ASSIGNMENT. When you find the line with "## Diff of input files: run 5 against run 4" among the records below, reproduce it and each line after it exactly, ending with the line with "wire lt28 = (fb_len[4:2] != 3'b111);".

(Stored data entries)
::::::::

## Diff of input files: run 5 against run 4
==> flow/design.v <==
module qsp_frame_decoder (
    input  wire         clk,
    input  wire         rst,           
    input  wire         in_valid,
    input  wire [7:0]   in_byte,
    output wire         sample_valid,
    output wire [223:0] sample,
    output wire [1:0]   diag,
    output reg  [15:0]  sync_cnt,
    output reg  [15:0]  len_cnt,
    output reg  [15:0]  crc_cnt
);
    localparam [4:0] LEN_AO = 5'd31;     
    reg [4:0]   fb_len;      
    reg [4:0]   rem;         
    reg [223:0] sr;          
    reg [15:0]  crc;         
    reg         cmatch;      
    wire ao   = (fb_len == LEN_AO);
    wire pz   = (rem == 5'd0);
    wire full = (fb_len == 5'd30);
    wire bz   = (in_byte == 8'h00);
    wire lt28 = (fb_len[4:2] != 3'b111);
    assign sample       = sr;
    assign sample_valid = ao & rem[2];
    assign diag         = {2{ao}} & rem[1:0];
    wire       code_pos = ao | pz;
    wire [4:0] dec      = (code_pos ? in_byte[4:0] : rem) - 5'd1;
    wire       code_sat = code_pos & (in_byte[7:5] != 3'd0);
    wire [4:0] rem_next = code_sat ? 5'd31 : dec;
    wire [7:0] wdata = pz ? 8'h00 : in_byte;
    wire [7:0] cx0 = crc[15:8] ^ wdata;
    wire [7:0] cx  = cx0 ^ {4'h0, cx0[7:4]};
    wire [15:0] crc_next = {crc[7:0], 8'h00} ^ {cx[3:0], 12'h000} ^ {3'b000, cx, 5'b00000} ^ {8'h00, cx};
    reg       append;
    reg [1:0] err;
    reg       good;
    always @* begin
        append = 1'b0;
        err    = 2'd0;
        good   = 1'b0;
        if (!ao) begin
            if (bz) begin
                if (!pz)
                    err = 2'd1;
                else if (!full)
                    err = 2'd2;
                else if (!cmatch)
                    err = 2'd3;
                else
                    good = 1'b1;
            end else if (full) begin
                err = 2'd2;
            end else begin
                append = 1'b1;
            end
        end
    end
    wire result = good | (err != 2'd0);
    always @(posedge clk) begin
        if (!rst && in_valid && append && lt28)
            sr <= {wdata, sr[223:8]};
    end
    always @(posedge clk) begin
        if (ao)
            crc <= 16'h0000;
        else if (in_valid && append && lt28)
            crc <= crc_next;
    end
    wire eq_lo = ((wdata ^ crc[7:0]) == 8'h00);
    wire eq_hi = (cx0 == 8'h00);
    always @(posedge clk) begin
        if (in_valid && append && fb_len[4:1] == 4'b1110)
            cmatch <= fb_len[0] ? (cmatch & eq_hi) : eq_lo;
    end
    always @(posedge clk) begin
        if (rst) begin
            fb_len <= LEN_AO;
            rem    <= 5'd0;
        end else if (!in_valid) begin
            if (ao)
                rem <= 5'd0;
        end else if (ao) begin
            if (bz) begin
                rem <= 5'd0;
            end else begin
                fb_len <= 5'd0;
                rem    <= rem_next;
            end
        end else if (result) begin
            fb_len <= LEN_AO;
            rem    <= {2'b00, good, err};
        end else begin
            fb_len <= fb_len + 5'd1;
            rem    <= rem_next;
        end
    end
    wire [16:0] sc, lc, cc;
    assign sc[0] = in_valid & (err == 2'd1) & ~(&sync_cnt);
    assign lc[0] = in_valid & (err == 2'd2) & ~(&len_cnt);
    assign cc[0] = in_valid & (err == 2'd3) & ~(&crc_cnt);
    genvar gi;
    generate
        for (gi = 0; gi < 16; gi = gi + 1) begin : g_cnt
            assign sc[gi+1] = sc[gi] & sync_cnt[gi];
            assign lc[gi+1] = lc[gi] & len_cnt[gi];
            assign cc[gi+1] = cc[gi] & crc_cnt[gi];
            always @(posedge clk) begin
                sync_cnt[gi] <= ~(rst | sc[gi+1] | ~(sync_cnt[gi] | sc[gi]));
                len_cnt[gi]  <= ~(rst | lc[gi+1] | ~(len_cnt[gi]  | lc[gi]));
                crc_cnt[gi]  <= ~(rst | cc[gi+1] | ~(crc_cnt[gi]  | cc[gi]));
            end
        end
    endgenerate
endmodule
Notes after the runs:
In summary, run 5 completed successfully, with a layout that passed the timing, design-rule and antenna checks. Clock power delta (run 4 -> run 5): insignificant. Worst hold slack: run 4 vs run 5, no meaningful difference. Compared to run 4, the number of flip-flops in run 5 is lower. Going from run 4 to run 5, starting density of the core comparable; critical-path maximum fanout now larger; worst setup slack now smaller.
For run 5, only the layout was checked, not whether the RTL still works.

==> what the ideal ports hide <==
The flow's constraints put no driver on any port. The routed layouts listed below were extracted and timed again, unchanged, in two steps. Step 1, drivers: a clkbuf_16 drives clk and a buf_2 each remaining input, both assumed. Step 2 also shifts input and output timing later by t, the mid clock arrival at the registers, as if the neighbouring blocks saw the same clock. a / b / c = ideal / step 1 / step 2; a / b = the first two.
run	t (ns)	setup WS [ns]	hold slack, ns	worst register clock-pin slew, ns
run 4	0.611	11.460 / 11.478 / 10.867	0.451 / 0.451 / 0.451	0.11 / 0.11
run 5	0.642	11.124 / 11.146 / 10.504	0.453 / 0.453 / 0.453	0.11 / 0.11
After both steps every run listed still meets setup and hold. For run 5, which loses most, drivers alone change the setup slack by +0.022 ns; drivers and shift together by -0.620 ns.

::::::::

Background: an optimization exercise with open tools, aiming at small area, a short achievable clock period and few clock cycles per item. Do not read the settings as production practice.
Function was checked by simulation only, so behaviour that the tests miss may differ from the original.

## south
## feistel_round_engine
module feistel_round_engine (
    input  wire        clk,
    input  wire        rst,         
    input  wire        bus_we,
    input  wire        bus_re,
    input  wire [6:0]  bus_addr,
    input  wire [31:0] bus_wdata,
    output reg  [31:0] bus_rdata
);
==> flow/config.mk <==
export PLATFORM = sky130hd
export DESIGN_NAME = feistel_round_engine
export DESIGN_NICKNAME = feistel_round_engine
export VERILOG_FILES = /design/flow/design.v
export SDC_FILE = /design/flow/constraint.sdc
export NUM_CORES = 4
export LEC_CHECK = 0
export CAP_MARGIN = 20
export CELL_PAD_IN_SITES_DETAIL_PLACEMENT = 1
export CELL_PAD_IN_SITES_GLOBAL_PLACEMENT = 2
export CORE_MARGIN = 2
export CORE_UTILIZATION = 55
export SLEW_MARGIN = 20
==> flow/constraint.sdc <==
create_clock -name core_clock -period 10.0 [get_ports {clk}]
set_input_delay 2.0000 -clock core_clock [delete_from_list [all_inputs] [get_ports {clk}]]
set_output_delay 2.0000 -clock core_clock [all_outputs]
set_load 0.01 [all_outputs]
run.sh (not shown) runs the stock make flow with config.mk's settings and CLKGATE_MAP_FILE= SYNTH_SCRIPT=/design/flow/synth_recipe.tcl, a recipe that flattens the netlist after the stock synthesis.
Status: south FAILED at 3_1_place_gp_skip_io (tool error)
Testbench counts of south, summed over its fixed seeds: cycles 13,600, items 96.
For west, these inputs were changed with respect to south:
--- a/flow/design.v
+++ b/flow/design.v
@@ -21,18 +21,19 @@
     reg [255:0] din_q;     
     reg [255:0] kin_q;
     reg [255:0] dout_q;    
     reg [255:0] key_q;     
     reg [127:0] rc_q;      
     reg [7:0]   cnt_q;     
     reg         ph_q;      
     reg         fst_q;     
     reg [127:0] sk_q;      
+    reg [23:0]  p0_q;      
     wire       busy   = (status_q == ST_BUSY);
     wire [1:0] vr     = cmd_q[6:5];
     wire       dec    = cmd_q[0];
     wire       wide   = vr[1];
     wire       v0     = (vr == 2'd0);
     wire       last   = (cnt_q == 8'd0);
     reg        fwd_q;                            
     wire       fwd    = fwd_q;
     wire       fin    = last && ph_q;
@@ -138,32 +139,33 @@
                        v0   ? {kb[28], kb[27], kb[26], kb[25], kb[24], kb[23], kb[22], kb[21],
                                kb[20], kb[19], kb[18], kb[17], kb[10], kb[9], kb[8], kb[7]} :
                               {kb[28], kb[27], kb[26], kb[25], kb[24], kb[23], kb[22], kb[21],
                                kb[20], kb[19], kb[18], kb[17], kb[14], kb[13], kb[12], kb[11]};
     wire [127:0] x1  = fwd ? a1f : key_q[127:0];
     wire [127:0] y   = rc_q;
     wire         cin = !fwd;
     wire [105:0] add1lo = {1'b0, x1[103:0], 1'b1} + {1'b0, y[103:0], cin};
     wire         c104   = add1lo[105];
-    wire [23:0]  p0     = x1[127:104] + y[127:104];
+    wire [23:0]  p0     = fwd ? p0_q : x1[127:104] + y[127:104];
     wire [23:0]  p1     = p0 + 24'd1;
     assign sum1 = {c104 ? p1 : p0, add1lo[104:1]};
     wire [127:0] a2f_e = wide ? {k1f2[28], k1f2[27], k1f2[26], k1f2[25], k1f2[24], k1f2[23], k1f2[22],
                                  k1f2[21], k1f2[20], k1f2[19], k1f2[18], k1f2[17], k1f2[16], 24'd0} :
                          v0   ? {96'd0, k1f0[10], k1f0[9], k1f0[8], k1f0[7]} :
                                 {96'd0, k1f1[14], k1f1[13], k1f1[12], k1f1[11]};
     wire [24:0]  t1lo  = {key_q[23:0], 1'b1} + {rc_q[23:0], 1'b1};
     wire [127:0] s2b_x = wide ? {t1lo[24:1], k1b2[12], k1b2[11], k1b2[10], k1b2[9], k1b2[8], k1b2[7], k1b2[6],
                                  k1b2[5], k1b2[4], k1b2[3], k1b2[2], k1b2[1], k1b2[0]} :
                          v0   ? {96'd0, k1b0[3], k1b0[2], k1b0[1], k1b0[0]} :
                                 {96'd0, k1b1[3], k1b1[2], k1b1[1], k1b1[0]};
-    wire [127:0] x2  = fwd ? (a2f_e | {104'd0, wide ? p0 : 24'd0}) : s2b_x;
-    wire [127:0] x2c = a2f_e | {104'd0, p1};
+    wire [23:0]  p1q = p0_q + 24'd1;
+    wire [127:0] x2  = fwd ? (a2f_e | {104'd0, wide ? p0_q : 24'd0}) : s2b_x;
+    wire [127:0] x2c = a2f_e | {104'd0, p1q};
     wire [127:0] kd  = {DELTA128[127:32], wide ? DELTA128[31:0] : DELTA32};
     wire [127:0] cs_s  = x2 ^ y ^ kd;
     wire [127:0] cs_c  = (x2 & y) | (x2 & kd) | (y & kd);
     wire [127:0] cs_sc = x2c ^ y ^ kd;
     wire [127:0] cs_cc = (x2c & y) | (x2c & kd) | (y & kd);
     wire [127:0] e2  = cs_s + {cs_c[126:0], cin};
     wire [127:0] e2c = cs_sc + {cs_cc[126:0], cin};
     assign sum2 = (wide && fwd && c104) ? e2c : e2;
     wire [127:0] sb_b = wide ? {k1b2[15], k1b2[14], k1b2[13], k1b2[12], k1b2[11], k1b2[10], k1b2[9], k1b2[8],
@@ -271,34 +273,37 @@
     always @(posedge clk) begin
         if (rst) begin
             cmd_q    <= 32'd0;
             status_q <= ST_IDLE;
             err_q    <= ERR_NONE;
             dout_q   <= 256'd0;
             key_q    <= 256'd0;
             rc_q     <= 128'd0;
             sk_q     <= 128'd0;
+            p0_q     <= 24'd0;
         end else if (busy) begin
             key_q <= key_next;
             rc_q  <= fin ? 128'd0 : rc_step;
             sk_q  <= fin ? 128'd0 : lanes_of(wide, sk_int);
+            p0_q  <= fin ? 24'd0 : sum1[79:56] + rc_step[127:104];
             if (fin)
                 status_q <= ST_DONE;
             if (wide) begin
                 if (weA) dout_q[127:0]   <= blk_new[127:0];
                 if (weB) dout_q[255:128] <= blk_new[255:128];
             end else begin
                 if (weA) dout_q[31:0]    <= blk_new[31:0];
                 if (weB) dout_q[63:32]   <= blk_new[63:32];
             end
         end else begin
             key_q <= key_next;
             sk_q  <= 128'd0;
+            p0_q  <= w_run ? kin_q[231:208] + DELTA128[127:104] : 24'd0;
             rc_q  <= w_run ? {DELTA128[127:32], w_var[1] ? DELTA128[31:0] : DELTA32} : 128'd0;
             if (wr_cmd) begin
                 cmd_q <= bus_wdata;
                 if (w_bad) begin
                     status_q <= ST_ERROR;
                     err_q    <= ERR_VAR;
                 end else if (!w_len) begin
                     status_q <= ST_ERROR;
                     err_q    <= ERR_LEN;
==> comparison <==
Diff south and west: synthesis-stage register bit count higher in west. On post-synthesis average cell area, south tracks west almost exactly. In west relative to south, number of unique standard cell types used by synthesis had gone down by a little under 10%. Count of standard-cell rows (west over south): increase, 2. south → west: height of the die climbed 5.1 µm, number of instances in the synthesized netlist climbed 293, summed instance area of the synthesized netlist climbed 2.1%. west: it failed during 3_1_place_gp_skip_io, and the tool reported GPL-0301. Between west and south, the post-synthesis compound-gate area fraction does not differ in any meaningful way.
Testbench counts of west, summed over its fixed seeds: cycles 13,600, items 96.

::::::::

SOLUTION FOR THIS PROBLEM.
## Diff of input files: run 5 against run 4
==> flow/design.v <==
module qsp_frame_decoder (
    input  wire         clk,
    input  wire         rst,           
    input  wire         in_valid,
    input  wire [7:0]   in_byte,
    output wire         sample_valid,
    output wire [223:0] sample,
    output wire [1:0]   diag,
    output reg  [15:0]  sync_cnt,
    output reg  [15:0]  len_cnt,
    output reg  [15:0]  crc_cnt
);
    localparam [4:0] LEN_AO = 5'd31;     
    reg [4:0]   fb_len;      
    reg [4:0]   rem;         
    reg [223:0] sr;          
    reg [15:0]  crc;         
    reg         cmatch;      
    wire ao   = (fb_len == LEN_AO);
    wire pz   = (rem == 5'd0);
    wire full = (fb_len == 5'd30);
    wire bz   = (in_byte == 8'h00);
    wire lt28 = (fb_len[4:2] != 3'b111);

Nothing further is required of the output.